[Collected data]
=== Section Start ===

This design comes from an exercise in tuning for small area and a short achievable clock period on the open sky130 flow, not from production work.
Function was checked by simulation only, so behaviour that the tests miss may differ from the original.
Power and IR drop assume default switching activity.

## flow/flow/run.sh

```bash
#!/bin/bash
# The standard layout (the standard.sh, unchanged synthesis and steps),
# except that the port buffers are plain sky130_fd_sc_hd__buf_2 cells instead
# of the delay cells buffer_ports picks by default. Every input and output
# port still gets its own buffer. The full make output goes to
# standard_flow.log; each ORFS step keeps its own log under orfs/logs/.
set -euo pipefail
bash standard.sh "BUFFER_PORTS_ARGS=-buffer_cell sky130_fd_sc_hd__buf_2" finish > standard_flow.log 2>&1
```

## flow/standard.sh

```bash
#!/bin/bash
# synth_recipe.tcl (not shown) runs the flow's synth.tcl, then flattens the netlist and writes it again
# the make line also repeats each setting of config.mk as NAME=value (left out here)
make -C /OpenROAD-flow-scripts/flow DESIGN_CONFIG=/design/flow/config.mk WORK_HOME=/design/flow/orfs CLKGATE_MAP_FILE= SYNTH_SCRIPT=/design/flow/synth_recipe.tcl "${@:-finish}"
```

## flow/config.mk

```make
export PLATFORM = sky130hd
export DESIGN_NAME = fp_add64
export DESIGN_NICKNAME = fp_add64
export VERILOG_FILES = /design/flow/design.v
export SDC_FILE = /design/flow/constraint.sdc
export NUM_CORES = 4
export LEC_CHECK = 0
export ABC_AREA = 1
export CAP_MARGIN = 20
export CORE_MARGIN = 2
export CORE_UTILIZATION = 50
export SETUP_SLACK_MARGIN = 3.7
export SLEW_MARGIN = 20
```

## flow/constraint.sdc

```tcl
create_clock -name core_clock -period 8.0 [get_ports {clk}]
set_input_delay 1.6000 -clock core_clock [delete_from_list [all_inputs] [get_ports {clk}]]
set_output_delay 1.6000 -clock core_clock [all_outputs]
set_load 0.01 [all_outputs]
```

## flow/design.v

```verilog
module fp_add64 (
    input  wire        clk,
    input  wire        rst,
    input  wire        in_valid,
    input  wire [63:0] a,
    input  wire [63:0] b,
    input  wire        sub,       
    input  wire [2:0]  rm,        
    output reg         out_valid,
    output reg  [63:0] result,
    output reg  [4:0]  flags      
);
    localparam [2:0] RNE = 3'b001;
    localparam [2:0] RUP = 3'b011;
    localparam [2:0] RDN = 3'b100;
    localparam [2:0] RNA = 3'b101;
    wire        sa   = a[63];
    wire        sb   = b[63] ^ sub;
    wire [10:0] ea   = a[62:52];
    wire [10:0] eb   = b[62:52];
    wire [51:0] fa   = a[51:0];
    wire [51:0] fb   = b[51:0];
    wire ea_z   = (ea == 11'd0);
    wire eb_z   = (eb == 11'd0);
    wire ea_m   = (ea == 11'h7FF);
    wire eb_m   = (eb == 11'h7FF);
    wire fa_z   = (fa == 52'd0);
    wire fb_z   = (fb == 52'd0);
    wire a_nan  = ea_m & ~fa_z;
    wire b_nan  = eb_m & ~fb_z;
    wire a_inf  = ea_m & fa_z;
    wire b_inf  = eb_m & fb_z;
    wire esub   = sa ^ sb;
    wire sp_nan = a_nan | b_nan | (a_inf & b_inf & esub);
    wire sp_inf = ~sp_nan & (a_inf | b_inf);
    wire sp_iv  = (a_nan & ~fa[51]) | (b_nan & ~fb[51]) |
                  (~a_nan & ~b_nan & a_inf & b_inf & esub);
    wire        x1   = ea_z ^ eb_z;
    wire [11:0] d_ab, d_ba;
    pfx_add_lc #(.N(11)) u_dab (.a(ea), .b(~eb), .ci(~x1), .s(d_ab[10:0]));
    pfx_add_lc #(.N(11)) u_dba (.a(eb), .b(~ea), .ci(~x1), .s(d_ba[10:0]));
    assign d_ab[11] = 1'b0;
    assign d_ba[11] = 1'b0;
    wire        e_lt = (ea < eb);
    wire        e_eq = (ea == eb);
    wire [10:0] ediff = e_lt ? d_ba[10:0] : d_ab[10:0];
    wire        f_lt  = (fa < fb);
    wire        a_eq  = (a[62:0] == b[62:0]);
    wire        b_big = e_lt | (e_eq & f_lt);
    wire zres  = a_eq & (esub | (ea_z & fa_z));
    wire sl    = b_big ? sb : sa;
    wire sgn   = zres ? (esub ? (rm == RDN) : sa) : sl;
    wire [2:0] rmc = {(rm == RNE) | (rm == RNA), (rm == RNA) | (rm == RUP), rm == RDN};
    wire [52:0] ms_s = b_big ? {~ea_z, fa} : {~eb_z, fb};
    reg         v1;
    reg         spn1, spi1, spv1;
    reg  [2:0]  rmc1;
    reg         sg1;
    reg         esub1;
    reg  [10:0] el1;
    reg  [52:0] ml1;
    reg  [55:0] ms1;         
    reg  [5:2]  dsh1;
    always @(posedge clk) begin
        if (rst) v1 <= 1'b0;
        else     v1 <= in_valid;
        spn1  <= sp_nan;
        spi1  <= sp_inf;
        spv1  <= sp_iv;
        rmc1  <= rmc;
        sg1   <= sgn;
        esub1 <= esub;
        el1   <= zres ? 11'd1 : e_lt ? {eb[10:1], eb[0] | eb_z} : {ea[10:1], ea[0] | ea_z};
        ml1   <= b_big ? {~eb_z, fb} : {~ea_z, fa};
        ms1   <= {ms_s, 3'b000} >> ediff[1:0];
        dsh1  <= (ediff[10:6] != 5'd0) ? 4'hF : ediff[5:2];
    end
    wire [55:0] s_sh  = ms1 >> {dsh1, 2'b00};
    reg  [55:0] lost;
    integer j;
    always @* begin
        for (j = 0; j < 56; j = j + 1)
            lost[j] = (j < {dsh1, 2'b00});
    end
    wire        s_stk = |(ms1 & lost);
    wire [55:0] s_ext = {s_sh[55:1], s_sh[0] | s_stk};
    wire [53:0] opl   = {1'b0, ml1} ^ {54{esub1}};
    wire [53:0] ops   = {1'b0, s_ext[55:3]};
    wire        c3in  = esub1 & (s_ext[2:0] != 3'd0);
    wire [2:0]  lo2   = s_ext[2:0] - {2'd0, esub1};
    wire [53:0] hi2   = opl + ops + {53'd0, c3in};
    wire [56:0] sum2  = {hi2, lo2};
    wire [1:0]  rmd1  = {rmc1[2], rmc1[2] ? rmc1[1] : (rmc1[1] & ~sg1) | (rmc1[0] & sg1)};
    reg         v2;
    reg         spn2, spi2, spv2;
    reg  [1:0]  rmd2;
    reg         sg2;
    reg  [10:0] el2;
    reg  [56:0] sum_r2;
    reg         neg_r2;
    always @(posedge clk) begin
        if (rst) v2 <= 1'b0;
        else     v2 <= v1;
        spn2   <= spn1;
        spi2   <= spi1;
        spv2   <= spv1;
        rmd2   <= rmd1;
        sg2    <= sg1;
        el2    <= el1;
        sum_r2 <= sum2;
        neg_r2 <= esub1;
    end
    wire [56:0] sm3 = sum_r2 ^ {57{neg_r2}};
    reg  [56:0] mark3;
    integer k;
    always @* begin
        for (k = 0; k < 57; k = k + 1)
            mark3[k] = ({1'b0, el2} == 12'd56 - k);
    end
    wire [5:0]  lz3;
    lzc64 u_lzc (.x({sm3 | mark3, 7'h7F}), .z(lz3));
    wire [56:0] shl3  = sm3 << lz3;
    wire [11:0] em3   = {1'b0, el2} - {6'd0, lz3};
    reg         v3;
    reg         spn3, spi3, spv3;
    reg  [1:0]  rmd3;
    reg         sg3;
    reg  [11:0] em_r3;
    reg  [54:0] nrm_r3;      
    always @(posedge clk) begin
        if (rst) v3 <= 1'b0;
        else     v3 <= v2;
        spn3   <= spn2;
        spi3   <= spi2;
        spv3   <= spv2;
        rmd3   <= rmd2;
        sg3    <= sg2;
        em_r3  <= em3;
        nrm_r3 <= {shl3[56:3], |shl3[2:0]};
    end
    wire        h4   = nrm_r3[54];
    wire [51:0] fr4  = nrm_r3[53:2];
    wire        g4   = nrm_r3[1];
    wire        st4  = nrm_r3[0];
    wire        inx4 = g4 | st4;
    wire        up4  = rmd3[1] ? (g4 & (st4 | fr4[0] | rmd3[0])) : (rmd3[0] & inx4);
    reg  [51:0] pa4;             
    integer l4, i4;
    always @* begin
        pa4 = fr4;
        for (l4 = 1; l4 < 52; l4 = l4 * 2)
            for (i4 = 0; i4 < 52; i4 = i4 + 1)
                if ((i4 / l4) % 2 == 1)
                    pa4[i4] = pa4[i4] & pa4[(i4 / l4) * l4 - 1];
    end
    wire [51:0] frr4 = fr4 ^ ({pa4[50:0], 1'b1} & {52{up4}});
    wire        c4   = up4 & pa4[51];
    wire [11:0] ex04 = em_r3 + {11'd0, h4};
    wire [11:0] ex14 = em_r3 + {10'd0, h4, ~h4};
    wire        ov04 = ex04[11] | (ex04[10:0] == 11'h7FF);
    wire        ov14 = ex14[11] | (ex14[10:0] == 11'h7FF);
    wire [10:0] ex4  = c4 ? ex14[10:0] : ex04[10:0];
    wire        ovf4 = c4 ? ov14 : ov04;
    wire        ovf_inf4 = rmd3[1] | rmd3[0];
    reg  [63:0] res4;
    reg  [4:0]  fl4;
    always @* begin
        fl4 = 5'd0;
        if (spn3) begin
            res4   = 64'h7FF8_0000_0000_0000;
            fl4[0] = spv3;
        end else if (spi3) begin
            res4   = {sg3, 11'h7FF, 52'd0};
        end else if (ovf4) begin
            res4   = ovf_inf4 ? {sg3, 11'h7FF, 52'd0} : {sg3, 11'h7FE, {52{1'b1}}};
            fl4[2] = 1'b1;
            fl4[4] = 1'b1;
        end else begin
            res4   = {sg3, ex4, frr4};
            fl4[4] = inx4;
        end
    end
    always @(posedge clk) begin
        if (rst) out_valid <= 1'b0;
        else     out_valid <= v3;
        result <= res4;
        flags  <= fl4;
    end
endmodule
module pfx_add #(parameter N = 57) (
    input  wire [N-1:0] a,
    input  wire [N-1:0] b,
    input  wire         ci,
    output wire [N-1:0] s
);
    reg [N:0] g, p;
    integer l, i;
    always @* begin
        g = {a & b, ci};
        p = {a ^ b, 1'b0};
        for (l = 1; l <= N; l = l * 2)
            for (i = 0; i <= N; i = i + 1)
                if ((i / l) % 2 == 1) begin
                    g[i] = g[i] | (p[i] & g[(i / l) * l - 1]);
                    p[i] = p[i] & p[(i / l) * l - 1];
                end
    end
    assign s = (a ^ b) ^ g[N-1:0];
endmodule
module pfx_add_lc #(parameter N = 11) (
    input  wire [N-1:0] a,
    input  wire [N-1:0] b,
    input  wire         ci,
    output wire [N-1:0] s
);
    reg [N-1:0] g, p;
    integer l, i;
    always @* begin
        g = a & b;
        p = a ^ b;
        for (l = 1; l < N; l = l * 2)
            for (i = 0; i < N; i = i + 1)
                if ((i / l) % 2 == 1) begin
                    g[i] = g[i] | (p[i] & g[(i / l) * l - 1]);
                    p[i] = p[i] & p[(i / l) * l - 1];
                end
    end
    wire [N-1:0] c = {g[N-2:0] | (p[N-2:0] & {(N-1){ci}}), ci};
    assign s = (a ^ b) ^ c;
endmodule
module lzc64 (
    input  wire [63:0] x,
    output wire [5:0]  z
);
    wire [1:0]  c4 [0:15];
    wire [15:0] v4;
    genvar n;
    generate
        for (n = 0; n < 16; n = n + 1) begin : nib
            wire [3:0] q = x[4*n+3:4*n];
            assign v4[n] = |q;
            assign c4[n] = q[3] ? 2'd0 : q[2] ? 2'd1 : q[1] ? 2'd2 : 2'd3;
        end
    endgenerate
    wire [2:0] c8  [0:7];
    wire [7:0] v8;
    generate
        for (n = 0; n < 8; n = n + 1) begin : oct
            assign v8[n] = v4[2*n+1] | v4[2*n];
            assign c8[n] = v4[2*n+1] ? {1'b0, c4[2*n+1]} : {1'b1, c4[2*n]};
        end
    endgenerate
    wire [3:0] c16 [0:3];
    wire [3:0] v16;
    generate
        for (n = 0; n < 4; n = n + 1) begin : hex
            assign v16[n] = v8[2*n+1] | v8[2*n];
            assign c16[n] = v8[2*n+1] ? {1'b0, c8[2*n+1]} : {1'b1, c8[2*n]};
        end
    endgenerate
    wire [4:0] c32 [0:1];
    wire [1:0] v32;
    generate
        for (n = 0; n < 2; n = n + 1) begin : h32
            assign v32[n] = v16[2*n+1] | v16[2*n];
            assign c32[n] = v16[2*n+1] ? {1'b0, c16[2*n+1]} : {1'b1, c16[2*n]};
        end
    endgenerate
    assign z = v32[1] ? {1'b0, c32[1]} : {1'b1, c32[0]};
endmodule
```

==> results.json, run 1 <==
{
  "pwr-share-clk_pct": 19.9,
  "clock_path_buffers": 3,
  "cpMaxStageDelayCell": "o21ai_1",
  "grt_pass1_vias": 25800,
  "floorplan.die_area_sq_mm": 0.0545,
  "cts_tree": "built",
  "core-area_sq_mm": 0.0523,
  "power.internal_mw": 4.92,
  "status": "finished clean",
  "endpoint_kind": "register",
  "netlist_area_sq_mm": 0.0263,
  "finalSetupViolations": 0,
  "grtUsageTotal_pct": 33.8,
  "drive_gt1_share_pct": 12.4,
  "synth_edf_count": 0,
  "slew-limit-headroom_pct": 39.1,
  "slew_violations": 0,
  "crit_chain": "buf_2 > inv_1 > ha_1 > nand4_1 > nor3_1 > nand3_1 > nand4_1 > nand2_2 > clkbuf_8 > o21ai_1 > nand2_1 > nand2_1 > o21ai_0",
  "grt_pass1_wl_microns": 144000,
  "numClockSinks": 351,
  "power.density_mw_per_mm2": 305,
  "power_frac_seq_pct": 29.8,
  "final_area_sq_mm": 0.0302,
  "leakagePower_nw": 14.9,
  "port_buffers": 202,
  "rsz0062_at_grt": "true",
  "yosys.area.top_type": "dfxtp_1",
  "fin_crit_sh_pct": 52.1,
  "yosysSeqAreaShare_pct": 26.7,
  "clock_skew_ps": 44.0,
  "ir_worst_vdd_uv": 192,
  "yosysWarnings": 3,
  "synth_top_area_share_pct": 26.7,
  "worstSetupPathType": "input port to register",
  "critPathMaxStageDelay_ps": 550,
  "finalHoldViolations": 0,
  "synth_area_per_cell_sq_um": 6.45,
  "dpl-instance-area_sq_mm": 0.0276,
  "start_kind": "input port",
  "combPwrFrac_pct": 50.2,
  "syn2layout_area_growth_pct": 14.5,
  "max_cap_viol_count": 0,
  "totalWireLength_microns": 95600,
  "n_fill_cell": 5303,
  "dpl.hpwl_microns": 74600,
  "drt-initial-drc-count": 2699,
  "die_w_microns": 234,
  "grt_max_degree": 114,
  "synth_cells": 4083,
  "hold_buffers": 0,
  "gr-total-overflow": 0,
  "multi_input_comb_area_sq_mm": 0.0174,
  "clkTransAtPathRegs_ps": 70,
  "cp_top_family": "simple AND/OR/NAND/NOR gates",
  "worstPathRequired_ps": 8430,
  "htreeDepth": 2,
  "p_sw_mw": 4.30,
  "synth.most_common_cell": "nand2_1",
  "synth_area_leaders": "dfxtp_1 27%, nand2_1 15%, nand3_1 13%",
  "fp-row-count": 84,
  "layout.nets": 4511,
  "ys_ff_latch": 351,
  "synthArstFlopShare_pct": 0,
  "synthTopCellsByCount": "1,050 x nand2_1, 704 x nand3_1, 391 x inv_1, 351 x dfxtp_1, 258 x nor2_1",
  "crit_fanout": 80,
  "period_needed_ps": 4170,
  "globalplace.congestion": 1.04,
  "die_y_microns": 234,
  "swShare_pct": 46.6,
  "wl_per_cell_microns": 19.3,
  "final-seq-area_sq_mm": 0.00707,
  "drtPass1Iterations": 7,
  "ys_types": 60,
  "fmax_ghz": 0.240,
  "num_vias": 28100,
  "n_antenna_cell": 0,
  "synthFlopType": "dfxtp_1",
  "drc": 0,
  "antenna_found_initial": 0,
  "clock_latency_ps": 590,
  "fin_tns_setup_ps": 0,
  "root_buffer": "clkbuf_16",
  "vias_per_cell": 5.67,
  "start_util_pct": 50.3,
  "numCtsBuffers": 39,
  "ios": 205,
  "worstMarginPinSlew_ps": 912,
  "postRouteAntennaNets": 0,
  "min_path_type": "register to register",
  "worstPathArrival_ps": 4610,
  "path_buf_inv": 3
}
-- power groups by stage --
stage,Clock (mW),Sequential (mW),Combinational (mW)
2_1_floorplan,0,2.70,3.03
3_3_place_gp,0,2.78,4.39
3_5_place_dp,0,2.78,4.36
4_1_cts,1.86,2.74,4.46
5_1_grt,1.94,2.81,5.10
6_report,1.84,2.75,4.63
-- layer usage --
| layer | GRT usage, % | wire length, microns | vias up |
|---|---|---|---|
| met5 | 0 | 0 | - |
| li1 | - | - | 13900 |
| met4 | 16.2 | 5260 | 0 |
| met2 | 56.3 | 44600 | 1219 |
| met1 | 43.5 | 39700 | 12700 |
| met3 | 3.64 | 6060 | 247 |
-- area by class of cell --
cell class / instances / share of cell area (%)
repair buffers: 278 / 6.20
clock inverters: 23 / 0.892
inverters: 422 / 5.43
multi-input cells: 3137 / 57.6
well taps: 688 / 2.85
flip-flops and latches: 351 / 23.4
repair inverters: 2 / 0.0498
clock buffers: 48 / 3.55
-- per-stage QoR --
stage,util [%],setup slack [ps],hold slack [ps],power (mW),instances
after floorplan,-,3780,310,5.73,4084
after global placement,52.7,2190,310,7.18,4824
after detailed placement,52.7,2040,312,7.15,4824
after CTS,56.2,3660,327,9.06,4919
after global routing,57.6,3600,331,9.85,4949
final,57.6,3830,322,9.22,4949
-- registers in the layout, indices dropped and copies added (netlist names), 2 cells and up --
name and count:
rmd2 2, sum_r2 57, el1 11, rmc1 3, rmd3 2, flags 3, ml1 53, ms1 56
nrm_r3 55, em_r3 12, el2 11, dsh1 4, result 64
-- kinds of logic (layout without fill, tap and decap cells) --
group	after synthesis	count (layout)	share of synthesized area (%)
fa+ha+maj	145	145	7.06
other cells	1	2	0.0142
xor+xnor	232	232	8.00
buf+inv	601	773	9.35
mux	8	8	0.304
flops	351	351	26.7
simple gates	2221	2226	37.1
compound gates	524	524	11.5
-- cell usage in the layout (no fill, tap or decap), types with 7 or more instances in the layout --
cell type / instances
o211ai_1: 29
nor4_1: 52
o22ai_1: 8
nand2_1: 1038
inv_6: 8
o21ai_1: 18
buf_4: 54
a31oi_1: 26
nand3_1: 699
xnor2_2: 19
clkbuf_16: 46
dfxtp_4: 9
o221ai_1: 23
nand2_2: 17
o21a_1: 10
mux2i_1: 8
nand4_1: 61
a21oi_2: 9
nor2_1: 242
dfxtp_2: 8
o31ai_1: 18
clkinv_1: 12
ha_1: 138
clkinvlp_4: 14
nor2_4: 15
xnor2_1: 55
inv_1: 382
o21ai_0: 188
xor2_1: 150
inv_2: 15
buf_2: 202
nand3b_1: 12
a21oi_1: 149
nor3_1: 30
or2_2: 11
dfxtp_1: 334
nor2_2: 16
clkbuf_8: 7
-- repair_timing --
action | in CTS | in global routing
pin swaps | 5 | 15
buffers inserted | 18 | 21
hold endpoints to repair | 0 | 0
setup endpoints to repair | 228 | 233
cloned | 6 | 9
resized for setup | 73 | 111
-- final timing paths --
check	startpoint	to	slack, ps	depth (start not counted)
setup / recovery	b[47]	ms1[52]	3830	13
setup reg to reg	neg_r2	em_r3[9]	3860	22
hold / removal	sg2	sg3	320	0
hold reg to reg	sg2	sg3	320	0
==> run 2, diff against run 1 <==
--- a/flow/design.v
+++ b/flow/design.v
@@ -53,4 +53,7 @@
     wire [2:0] rmc = {(rm == RNE) | (rm == RNA), (rm == RNA) | (rm == RUP), rm == RDN};
     wire [52:0] ms_s = b_big ? {~ea_z, fa} : {~eb_z, fb};
+    wire [1:0]  p_ab = ea[1:0] - eb[1:0] - {1'b0, x1};
+    wire [1:0]  p_ba = eb[1:0] - ea[1:0] - {1'b0, x1};
+    wire [1:0]  psh  = e_lt ? p_ba : p_ab;
     reg         v1;
     reg         spn1, spi1, spv1;
@@ -73,5 +76,5 @@
         el1   <= zres ? 11'd1 : e_lt ? {eb[10:1], eb[0] | eb_z} : {ea[10:1], ea[0] | ea_z};
         ml1   <= b_big ? {~eb_z, fb} : {~ea_z, fa};
-        ms1   <= {ms_s, 3'b000} >> ediff[1:0];
+        ms1   <= {ms_s, 3'b000} >> psh;
         dsh1  <= (ediff[10:6] != 5'd0) ? 4'hF : ediff[5:2];
     end
@@ -89,5 +92,6 @@
     wire        c3in  = esub1 & (s_ext[2:0] != 3'd0);
     wire [2:0]  lo2   = s_ext[2:0] - {2'd0, esub1};
-    wire [53:0] hi2   = opl + ops + {53'd0, c3in};
+    wire [53:0] hi2;
+    pfx_add_lc #(.N(54)) u_add (.a(opl), .b(ops), .ci(c3in), .s(hi2));
     wire [56:0] sum2  = {hi2, lo2};
     wire [1:0]  rmd1  = {rmc1[2], rmc1[2] ? rmc1[1] : (rmc1[1] & ~sg1) | (rmc1[0] & sg1)};
--- a/flow/config.mk
+++ b/flow/config.mk
@@ -9,5 +9,5 @@
 export CAP_MARGIN = 20
 export CORE_MARGIN = 2
-export CORE_UTILIZATION = 50
-export SETUP_SLACK_MARGIN = 3.7
+export CORE_UTILIZATION = 40
+export SETUP_SLACK_MARGIN = 4.0
 export SLEW_MARGIN = 20
==> run 2 against run 1 <==
  * Clock skew is 20 ps lower
  * Worst setup slack better by 330 ps
  * First-iteration DRC count is 19% lower
  * Die area is 23% higher
  * Synthesized cell count is 1.5% lower
  * Critical endpoint is now em_r3[10]
  * Highest routed layer unchanged
==> results.json, run 2 <==
{
  "status": "finished clean",
  "slew-limit-headroom_pct": 30.8,
  "finalPower_mw": 9.06,
  "worstPathArrival_ps": 4290,
  "ys_ff_latch": 351,
  "clkTransAtPathRegs_ps": 70,
  "die_y_microns": 259,
  "grt_pass1_wl_microns": 135000,
  "start_kind": "register",
  "drive_gt1_share_pct": 14.2,
  "crit_path_frequent_cell": "nand2_1",
  "n_antenna_cell": 0,
  "layout_common_cells": "910 x nand2_1, 767 x nand3_1, 385 x inv_1",
  "antenna_found_initial": 0,
  "hold_buffers": 0,
  "layout.nets": 4480,
  "finalSetupViolations": 0,
  "netlist_area_sq_mm": 0.0260,
  "syn2layout_area_growth_pct": 19.5,
  "postRouteAntennaNets": 0,
  "synthTopCellsByCount": "929 x nand2_1, 770 x nand3_1, 394 x inv_1, 351 x dfxtp_1, 256 x nor2_1",
  "synthArstFlopShare_pct": 0,
  "synthFlopType": "dfxtp_1",
  "fin_crit_sh_pct": 48.0,
  "root_buffer": "clkbuf_16",
  "cp_top_family": "simple AND/OR/NAND/NOR gates",
  "drt-initial-drc-count": 2175,
  "synth_cells": 4020,
  "min_path_type": "register to register",
  "yosysWarnings": 4,
  "clock_latency_ps": 580,
  "grt_pass1_vias": 24600,
  "worstPathRequired_ps": 8450,
  "worstSetupPathType": "register to register",
  "critPathMaxStageDelay_ps": 400,
  "start_util_pct": 40.4,
  "numCtsBuffers": 41,
  "drtPass1Iterations": 6,
  "period_needed_ps": 3840,
  "wl_per_cell_microns": 17.6,
  "layout_commonest_cell": "nand2_1",
  "dp.cells": 4913,
  "synth_top_area_share_pct": 27.0,
  "final_cells": 5089,
  "gr-total-overflow": 0,
  "core-area_sq_mm": 0.0645,
  "clock_skew_ps": 23.7,
  "crit_fanout": 28,
  "rsz0062_at_grt": "true",
  "n_fill_cell": 6841,
  "yosys.area.top_type": "dfxtp_1",
  "yosysSeqAreaShare_pct": 27.0,
  "synth_area_leaders": "dfxtp_1 27%, nand3_1 15%, nand2_1 13%",
  "totalWireLength_microns": 89400,
  "ir_worst_vdd_uv": 144,
  "largest_register_ffs": 64,
  "final_area_sq_mm": 0.0311,
  "dpl.hpwl_microns": 66600,
  "ios": 205,
  "path_buf_inv": 4,
  "worstMarginPinSlew_ps": 1040,
  "endpoint_kind": "register",
  "synth_edf_count": 0,
  "cts_tree": "built",
  "vias_per_cell": 5.37,
  "leakagePower_nw": 15.2,
  "htreeDepth": 2,
  "fmax_ghz": 0.260,
  "power.density_mw_per_mm2": 291,
  "ys_types": 61,
  "fp-row-count": 93,
  "regMostFlops": "result",
  "floorplan.die_area_sq_mm": 0.0672,
  "slew_violations": 0,
  "cpMaxStageDelayCell": "dfxtp_4",
  "drc": 0,
  "numClockSinks": 351,
  "synth_area_per_cell_sq_um": 6.48,
  "fin_tns_setup_ps": 0,
  "clock_path_buffers": 3,
  "synth.most_common_cell": "nand2_1",
  "finalHoldViolations": 0,
  "die_w_microns": 259,
  "crit_chain": "clkbuf_4 > clkbuf_16 > xor2_1 > a21oi_1 > nand4_1 > nor2_4 > nand3_2 > nor2_4 > buf_12 > a21oi_2 > o21ai_4 > buf_12 > ha_1 > nand2_1 > nor2_1 > a211oi_2 > o21ai_1 > nand2_1 > nand2_1 > nor2_2 > nand2_1 > xor2_1",
  "grtUsageTotal_pct": 25.0,
  "num_vias": 27300,
  "dpl-instance-area_sq_mm": 0.0275,
  "grt_max_degree": 94,
  "max_cap_viol_count": 0,
  "port_buffers": 202,
  "top_regs": "result x64, sum_r2 x57, ms1 x56",
  "globalplace.congestion": 0.971
}
-- run 2: cell count changes after synthesis, moves of 21 or more --
cell / delta
nand2_1: -121
nand3_1: +66
xor2_1: +26
o21ai_0: +22
a31oi_1: -21
-- run 2: worst paths after layout --
path          start         to  slack (ps)  cells past startpoint
min reg2reg    spv2       spv3         330                      0
max reg2reg  neg_r2  em_r3[10]        4160                     22
max          neg_r2  em_r3[10]        4160                     22
min            spv2       spv3         330                      0
-- run 2: worst reg2reg max path: stages, from the launching register on --
cell and delay (ps):
dfxtp_4 400, clkbuf_4 190, clkbuf_16 190, xor2_1 190, a21oi_1 200, nand4_1 190, nor2_4 210, nand3_2 140
nor2_4 150, buf_12 140, a21oi_2 70, o21ai_4 110, buf_12 240, ha_1 320, nand2_1 90, nor2_1 50
a211oi_2 220, o21ai_1 100, nand2_1 60, nand2_1 80, nor2_2 130, nand2_1 80, xor2_1 140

=== Section End ===

Aim of the task: With the line holding "flip-flops and latches: 351 / 23.4" as the first and the line holding "final,57.6,3830,322,9.22,4949" as the last, set down that range of the entries above exactly, and nothing else.

Solved problem:
flip-flops and latches: 351 / 23.4
repair inverters: 2 / 0.0498
clock buffers: 48 / 3.55
-- per-stage QoR --
stage,util [%],setup slack [ps],hold slack [ps],power (mW),instances
after floorplan,-,3780,310,5.73,4084
after global placement,52.7,2190,310,7.18,4824
after detailed placement,52.7,2040,312,7.15,4824
after CTS,56.2,3660,327,9.06,4919
after global routing,57.6,3600,331,9.85,4949
final,57.6,3830,322,9.22,4949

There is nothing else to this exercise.